🤖 AI Summary
This study addresses the problem of identifying the $k$ most critical contributor nodes in bipartite dependency networks—those whose removal isolates the largest number of items—and formally defines it as the CriticalSet problem, proving its NP-hardness and the supermodularity of its objective function. Drawing on cooperative game theory, the authors introduce ShapleyCov, a Shapley value-based centrality measure with a closed-form solution, and propose MinCov, a linear-time iterative peeling algorithm that prioritizes nodes providing unique support to items. Extensive experiments on real-world and synthetic datasets, including a Wikipedia graph with 250 million edges, demonstrate that MinCov achieves accuracy nearly on par with a stochastic hill-climbing heuristic (with an AUC gap of only 0.02) while offering orders-of-magnitude speedups and substantially outperforming conventional baselines.
📝 Abstract
Identifying critical nodes in complex networks is a fundamental task in graph mining. Yet, methods addressing an all-or-nothing coverage mechanics in a bipartite dependency network, a graph with two types of nodes where edges represent dependency relationships across the two groups only, remain largely unexplored. We formalize the CriticalSet problem: given an arbitrary bipartite graph modeling dependencies of items on contributors, identify the set of k contributors whose removal isolates the largest number of items.
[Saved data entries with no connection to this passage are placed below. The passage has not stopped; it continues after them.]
$ cat config.mk
export PLATFORM = sky130hd
export DESIGN_NAME = g2lt_regs
export DESIGN_NICKNAME = d
export VERILOG_FILES = /design/src/rtl/g2lt_pkg.sv /design/src/rtl/g2lt_regs.sv
export SDC_FILE = /design/constraint.sdc
export NUM_CORES = 1
export LEC_CHECK = 0
export BUFFER_PORTS_ARGS = -buffer_cell sky130_fd_sc_hd__clkbuf_2
export CAP_MARGIN = 20
export CORE_MARGIN = 4
export CORE_UTILIZATION = 55
export CTS_CLUSTER_DIAMETER = 50
export DETAILED_ROUTE_END_ITERATION = 8
export GPL_TIMING_DRIVEN = 0
export PLACE_DENSITY = 0.74
export SYNTH_ARGS = -nofsm -noshare
export SYNTH_HDL_FRONTEND = slang
export SYNTH_SLANG_ARGS = --single-unit
$ cat constraint.sdc
create_clock -name sys_clk_i -period 28 [get_ports sys_clk_i]
set_input_delay 0 -clock sys_clk_i [delete_from_list [all_inputs] [get_ports sys_clk_i]]
set_output_delay 0 -clock sys_clk_i [all_outputs]
set_load 0.005 [all_outputs]
$ cat src/rtl/g2lt_pkg.sv
// Purpose: Constants and carriers for the Gen2 link timing register bank
// Assumes: 8-bit registers, 5-bit register address
// Notes:   All presets and decodes live here
package g2lt_pkg;
  // ----------------------------------------
  // Register map
  // ----------------------------------------
  localparam logic [4:0] ADR_TX_SHAPE  = 5'h02;
  localparam logic [4:0] ADR_RX_LINK   = 5'h03;
  localparam logic [4:0] ADR_CAL_LOW   = 5'h04;
  localparam logic [4:0] ADR_CAL_HIGH  = 5'h05;
  localparam logic [7:0] RST_TX_SHAPE  = 8'hf0;
  localparam logic [7:0] RST_RX_LINK   = 8'h60;
  localparam logic [7:0] RST_CAL_LOW   = 8'h35;
  localparam logic [7:0] RST_CAL_HIGH  = 8'h05;
  // ----------------------------------------
  // Direct command codes
  // ----------------------------------------
  localparam logic [7:0] CMD_QUERY     = 8'h98;
  localparam logic [7:0] CMD_TX_CRC    = 8'h90;
  localparam logic [7:0] CMD_TX_NOCRC  = 8'h91;
  // ----------------------------------------
  // Timing units (ns) and fractions (1/100)
  // ----------------------------------------
  localparam logic [15:0] TARI_0_NS    = 16'h186a; // 6250
  localparam logic [15:0] TARI_1_NS    = 16'h30d4; // 12500
  localparam logic [15:0] TARI_2_NS    = 16'h61a8; // 25000
  localparam logic [7:0]  PW_FRAC [4]  = '{8'h1b, 8'h23, 8'h2c, 8'h32};
  localparam logic [7:0]  ONE_FRAC [4] = '{8'h96, 8'ha6, 8'hb7, 8'hc8};
  localparam logic [7:0]  FRAC_DIV     = 8'h64;
  localparam logic [6:0]  PILOT_BASE   = 7'h50;
  // ----------------------------------------
  // Link frequency codes and values (kHz)
  // ----------------------------------------
  localparam logic [3:0]  LF_40_SEL    = 4'h0;
  localparam logic [3:0]  LF_160_SEL   = 4'h6;
  localparam logic [3:0]  LF_256_SEL   = 4'h9;
  localparam logic [3:0]  LF_320_SEL   = 4'hc;
  localparam logic [3:0]  LF_640_SEL   = 4'hf;
  localparam logic [9:0]  LF_40_KHZ    = 10'h028;
  localparam logic [9:0]  LF_160_KHZ   = 10'h0a0;
  localparam logic [9:0]  LF_256_KHZ   = 10'h100;
  localparam logic [9:0]  LF_320_KHZ   = 10'h140;
  localparam logic [9:0]  LF_640_KHZ   = 10'h280;
  localparam logic [1:0]  COD_M4       = 2'h2;
  localparam logic [1:0]  COD_M8       = 2'h3;

  typedef struct packed {
    logic [1:0] pulse_width_sel;
    logic [1:0] data1_length_sel;
    logic       crc5;
    logic       force_calibration_period;
    logic [1:0] session;
  } g2lt_tx_t;

  typedef struct packed {
    logic [3:0] link_freq_sel;
    logic [1:0] pilot_interval_shorten;
    logic       long_preamble;
    logic       spare;
  } g2lt_rx_t;

  typedef struct packed {
    logic       gain_increase;
    logic       mix_low_supply;
    logic       io_low_voltage;
    logic       open_drain_outputs;
    logic [3:0] cal_high;
  } g2lt_hi_t;

  typedef struct packed {
    logic clk;
    logic ana_a;
    logic ana_b;
  } g2lt_pin3_t;
endpackage

$ cat src/rtl/g2lt_regs.sv
// Purpose: Gen2 link timing configuration registers and their decodes
// Assumes: Host access logic on sys_clk_i; chip enable arrives from a pin
// Notes:   Everything derived is registered one cycle after its source; Tari-scaled timings take two
// How it works
// - Pulse width and data-1 length come from two 2-bit Tari fractions.
// - Query command 98 always requests the calibration period.
// - Force bit adds the calibration period to commands 90 and 91.
// - Session bits 1:0 of the transmit options feed direct commands.
// - Four-bit code picks link frequency 40, 160, 256, 320 or 640 kHz.
// - Two-bit field shortens pilot interval to a half, quarter or eighth.
// - Applied pilot interval is one of 80, 40, 20 or 10 periods.
// - Short preamble only honoured with Miller 4 or Miller 8 coding.
// - Calibration count is 12 bits of 0.1 us: low byte plus nibble.
// - Reset or chip enable low presets calibration low byte to 35 hex.
// - Gain direction bit: cleared decreases gain steps, set increases.
// - Mixer low-supply bit selects the 3.7 V mixer supply mode.
// - Low interface voltage bit lowers logic output resistance.
// - Open-drain bit makes clock and analog-out pins open-drain.
// - Reset or chip enable low presets transmit options to f0 hex.
// - Reset or chip enable low presets receive options to 60 hex.
// - Reset or chip enable low presets calibration high register to 05.
// - Tari unit follows protocol code: 6.25, 12.5 or 25 us.
`timescale 1ns/100ps
module g2lt_regs
#(
  parameter int ADDR_W = 5
)
(
  // Clock and reset
  input  wire logic              sys_clk_i,
  input  wire logic              nrst_i,
  // Chip enable pin
  input  wire logic              chip_en_i,
  // Host register port
  input  wire logic              wr_i,
  input  wire logic              rd_i,
  input  wire logic [ADDR_W-1:0] addr_i,
  input  wire logic [7:0]        wdata_i,
  output logic      [7:0]        rdata_o,
  output logic                   rvalid_o,
  // Protocol control from register 01
  input  wire logic [1:0]        tari_sel_i,
  input  wire logic [1:0]        rx_cod_i,
  // Direct commands
  input  wire logic              cmd_valid_i,
  input  wire logic [7:0]        cmd_code_i,
  output logic                   cal_insert_o,
  output logic [1:0]             session_o,
  // Transmit timing
  output logic [15:0]            pulse_width_ns_o,
  output logic [15:0]            data1_length_ns_o,
  output logic                   crc5_o,
  // Receive timing
  output logic [3:0]             link_freq_sel_o,
  output logic [9:0]             link_freq_khz_o,
  output logic [6:0]             pilot_periods_o,
  output logic                   long_preamble_o,
  output logic [11:0]            cal_steps_o,
  // Analog and pad controls
  output logic                   gain_increase_o,
  output logic                   mix_low_supply_o,
  output logic                   io_low_drive_o,
  // Pads: system clock out, analog out a and b
  input  wire g2lt_pkg::g2lt_pin3_t pin_data_i,
  output g2lt_pkg::g2lt_pin3_t   pin_out_o,
  output g2lt_pkg::g2lt_pin3_t   pin_oe_o
);

  // ----------------------------------------
  // Parameter check
  // ----------------------------------------
  // The decode compares bytes, so a wider address would alias onto the map
  if ((ADDR_W < 3) || (ADDR_W > 8))
  begin
    $error("ADDR_W must lie between 3 and 8");
  end

  // ----------------------------------------
  // State
  // ----------------------------------------
  typedef struct packed {
    logic [1:0]          en_sync;
    g2lt_pkg::g2lt_tx_t  tx;
    g2lt_pkg::g2lt_rx_t  rx;
    logic [7:0]          cal_low;
    g2lt_pkg::g2lt_hi_t  hi;
    logic [7:0]          rdata;
    logic                rvalid;
    logic                cal_insert;
    logic [1:0]          session;
    logic [15:0]         tari_ns;
    logic [15:0]         pw_ns;
    logic [15:0]         one_ns;
    logic                crc5;
    logic [3:0]          lf_sel;
    logic [9:0]          lf_khz;
    logic [6:0]          pilot;
    logic                long_pre;
    logic [11:0]         cal_steps;
    logic                gain_inc;
    logic                mix_low;
    logic                io_low;
    g2lt_pkg::g2lt_pin3_t pin_out;
    g2lt_pkg::g2lt_pin3_t pin_oe;
  } g2lt_state_t;

  g2lt_state_t st_r;
  g2lt_state_t st_nxt;
  logic        en_s;
  logic [7:0]  waddr;
  logic [31:0] pw_prod;
  logic [31:0] one_prod;

  // ----------------------------------------
  // Synchronised enable and byte-wide address
  // ----------------------------------------
  assign en_s  = st_r.en_sync[1];
  assign waddr = 8'(addr_i);

  // ----------------------------------------
  // Tari scaling
  // ----------------------------------------
  // Scaling is from the previous Tari so a protocol change settles in two cycles
  assign pw_prod  = 32'(st_r.tari_ns) * 32'(g2lt_pkg::PW_FRAC[st_r.tx.pulse_width_sel])
                    / 32'(g2lt_pkg::FRAC_DIV);
  assign one_prod = 32'(st_r.tari_ns) * 32'(g2lt_pkg::ONE_FRAC[st_r.tx.data1_length_sel])
                    / 32'(g2lt_pkg::FRAC_DIV);

  // ----------------------------------------
  // Next state
  // ----------------------------------------
  always_comb
  begin
    st_nxt            = st_r;
    st_nxt.en_sync    = {st_r.en_sync[0], chip_en_i};
    st_nxt.rvalid     = 1'b0;
    st_nxt.cal_insert = 1'b0;

    // ----------------------------------------
    // Presets and host writes
    // ----------------------------------------
    // Chip enable low holds the presets; host writes are dropped meanwhile
    if (!en_s)
    begin
      st_nxt.tx      = g2lt_pkg::RST_TX_SHAPE;
      st_nxt.rx      = g2lt_pkg::RST_RX_LINK;
      st_nxt.cal_low = g2lt_pkg::RST_CAL_LOW;
      st_nxt.hi      = g2lt_pkg::RST_CAL_HIGH;
    end
    else if (wr_i)
    begin
      if (waddr == 8'(g2lt_pkg::ADR_TX_SHAPE))
        st_nxt.tx = wdata_i;
      if (waddr == 8'(g2lt_pkg::ADR_RX_LINK))
        st_nxt.rx = wdata_i;
      if (waddr == 8'(g2lt_pkg::ADR_CAL_LOW))
        st_nxt.cal_low = wdata_i;
      if (waddr == 8'(g2lt_pkg::ADR_CAL_HIGH))
        st_nxt.hi = wdata_i;
    end

    // ----------------------------------------
    // Host reads
    // ----------------------------------------
    // Reads return the stored value one cycle later; unmapped reads zero
    if (rd_i)
    begin
      st_nxt.rvalid = 1'b1;
      if (waddr == 8'(g2lt_pkg::ADR_TX_SHAPE))
        st_nxt.rdata = st_r.tx;
      else if (waddr == 8'(g2lt_pkg::ADR_RX_LINK))
        st_nxt.rdata = st_r.rx;
      else if (waddr == 8'(g2lt_pkg::ADR_CAL_LOW))
        st_nxt.rdata = st_r.cal_low;
      else if (waddr == 8'(g2lt_pkg::ADR_CAL_HIGH))
        st_nxt.rdata = st_r.hi;
      else
        st_nxt.rdata = 8'h00;
    end

    // ----------------------------------------
    // Direct commands
    // ----------------------------------------
    // Calibration period insertion per direct command
    if (cmd_valid_i)
    begin
      if (cmd_code_i == g2lt_pkg::CMD_QUERY)
        st_nxt.cal_insert = 1'b1;
      else if ((cmd_code_i == g2lt_pkg::CMD_TX_CRC)
               || (cmd_code_i == g2lt_pkg::CMD_TX_NOCRC))
        st_nxt.cal_insert = st_r.tx.force_calibration_period;
    end
    st_nxt.session = st_r.tx.session;

    // ----------------------------------------
    // Tari unit and transmit timings
    // ----------------------------------------
    // Tari unit
    unique case (tari_sel_i)
      2'h0:    st_nxt.tari_ns = g2lt_pkg::TARI_0_NS;
      2'h1:    st_nxt.tari_ns = g2lt_pkg::TARI_1_NS;
      2'h2:    st_nxt.tari_ns = g2lt_pkg::TARI_2_NS;
      default: st_nxt.tari_ns = g2lt_pkg::TARI_2_NS;
    endcase
    st_nxt.pw_ns  = pw_prod[15:0];
    st_nxt.one_ns = one_prod[15:0];
    st_nxt.crc5   = st_r.tx.crc5;

    // ----------------------------------------
    // Link frequency
    // ----------------------------------------
    // Link frequency; undefined codes report zero kHz
    st_nxt.lf_sel = st_r.rx.link_freq_sel;
    unique case (st_r.rx.link_freq_sel)
      g2lt_pkg::LF_40_SEL:  st_nxt.lf_khz = g2lt_pkg::LF_40_KHZ;
      g2lt_pkg::LF_160_SEL: st_nxt.lf_khz = g2lt_pkg::LF_160_KHZ;
      g2lt_pkg::LF_256_SEL: st_nxt.lf_khz = g2lt_pkg::LF_256_KHZ;
      g2lt_pkg::LF_320_SEL: st_nxt.lf_khz = g2lt_pkg::LF_320_KHZ;
      g2lt_pkg::LF_640_SEL: st_nxt.lf_khz = g2lt_pkg::LF_640_KHZ;
      default:              st_nxt.lf_khz = 10'h000;
    endcase

    // ----------------------------------------
    // Pilot interval
    // ----------------------------------------
    // Pilot interval: 80 shifted down by the shorten field
    st_nxt.pilot = g2lt_pkg::PILOT_BASE >> st_r.rx.pilot_interval_shorten;

    // ----------------------------------------
    // Preamble
    // ----------------------------------------
    // Short preamble only with Miller 4 or 8, else the long one is used
    st_nxt.long_pre = st_r.rx.long_preamble
                      || !((rx_cod_i == g2lt_pkg::COD_M4)
                           || (rx_cod_i == g2lt_pkg::COD_M8));

    // ----------------------------------------
    // Calibration count and analog controls
    // ----------------------------------------
    st_nxt.cal_steps = {st_r.hi.cal_high, st_r.cal_low};
    st_nxt.gain_inc  = st_r.hi.gain_increase;
    st_nxt.mix_low   = st_r.hi.mix_low_supply;
    st_nxt.io_low    = st_r.hi.io_low_voltage;

    // ----------------------------------------
    // Pads
    // ----------------------------------------
    // Open drain pulls low only; a one releases the pad
    if (st_r.hi.open_drain_outputs)
    begin
      st_nxt.pin_out = '0;
      st_nxt.pin_oe  = ~pin_data_i;
    end
    else
    begin
      st_nxt.pin_out = pin_data_i;
      st_nxt.pin_oe  = '1;
    end
  end

  // ----------------------------------------
  // Registers
  // ----------------------------------------
  always_ff @(posedge sys_clk_i)
  begin
    if (!nrst_i)
    begin
      st_r           <= '0;
      st_r.tx        <= g2lt_pkg::RST_TX_SHAPE;
      st_r.rx        <= g2lt_pkg::RST_RX_LINK;
      st_r.cal_low   <= g2lt_pkg::RST_CAL_LOW;
      st_r.hi        <= g2lt_pkg::RST_CAL_HIGH;
      st_r.tari_ns   <= g2lt_pkg::TARI_0_NS;
      st_r.long_pre  <= 1'b1;
      st_r.pilot     <= g2lt_pkg::PILOT_BASE;
      st_r.cal_steps <= {g2lt_pkg::RST_CAL_HIGH[3:0], g2lt_pkg::RST_CAL_LOW};
      st_r.pin_oe    <= '1;
    end
    else
      st_r <= st_nxt;
  end

  // ----------------------------------------
  // Outputs
  // ----------------------------------------
  assign rdata_o           = st_r.rdata;
  assign rvalid_o          = st_r.rvalid;
  assign cal_insert_o      = st_r.cal_insert;
  assign session_o         = st_r.session;
  assign pulse_width_ns_o  = st_r.pw_ns;
  assign data1_length_ns_o = st_r.one_ns;
  assign crc5_o            = st_r.crc5;
  assign link_freq_sel_o   = st_r.lf_sel;
  assign link_freq_khz_o   = st_r.lf_khz;
  assign pilot_periods_o   = st_r.pilot;
  assign long_preamble_o   = st_r.long_pre;
  assign cal_steps_o       = st_r.cal_steps;
  assign gain_increase_o   = st_r.gain_inc;
  assign mix_low_supply_o  = st_r.mix_low;
  assign io_low_drive_o    = st_r.io_low;
  assign pin_out_o         = st_r.pin_out;
  assign pin_oe_o          = st_r.pin_oe;

endmodule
We prove that this problem is NP-hard and requires maximizing a supermodular set function, for which standard forward greedy algorithms provide no approximation guarantees. Consequently, we model CriticalSet as a coalitional game, deriving a closed-form centrality, ShapleyCov, based on the Shapley value. This measure can be interpreted as the expected number of items isolated by a contributor's departure. Leveraging these insights, we propose MinCov, a linear-time iterative peeling algorithm that explicitly accounts for connection redundancy, prioritizing contributors who uniquely support many items. Extensive experiments on synthetic and large-scale real datasets, including a Wikipedia graph with over 250 million edges, reveal that MinCov and ShapleyCov significantly outperform traditional baselines. Notably, MinCov achieves near-optimal performance, within 0.02 AUC of a Stochastic Hill Climbing metaheuristic, while remaining several orders of magnitude faster.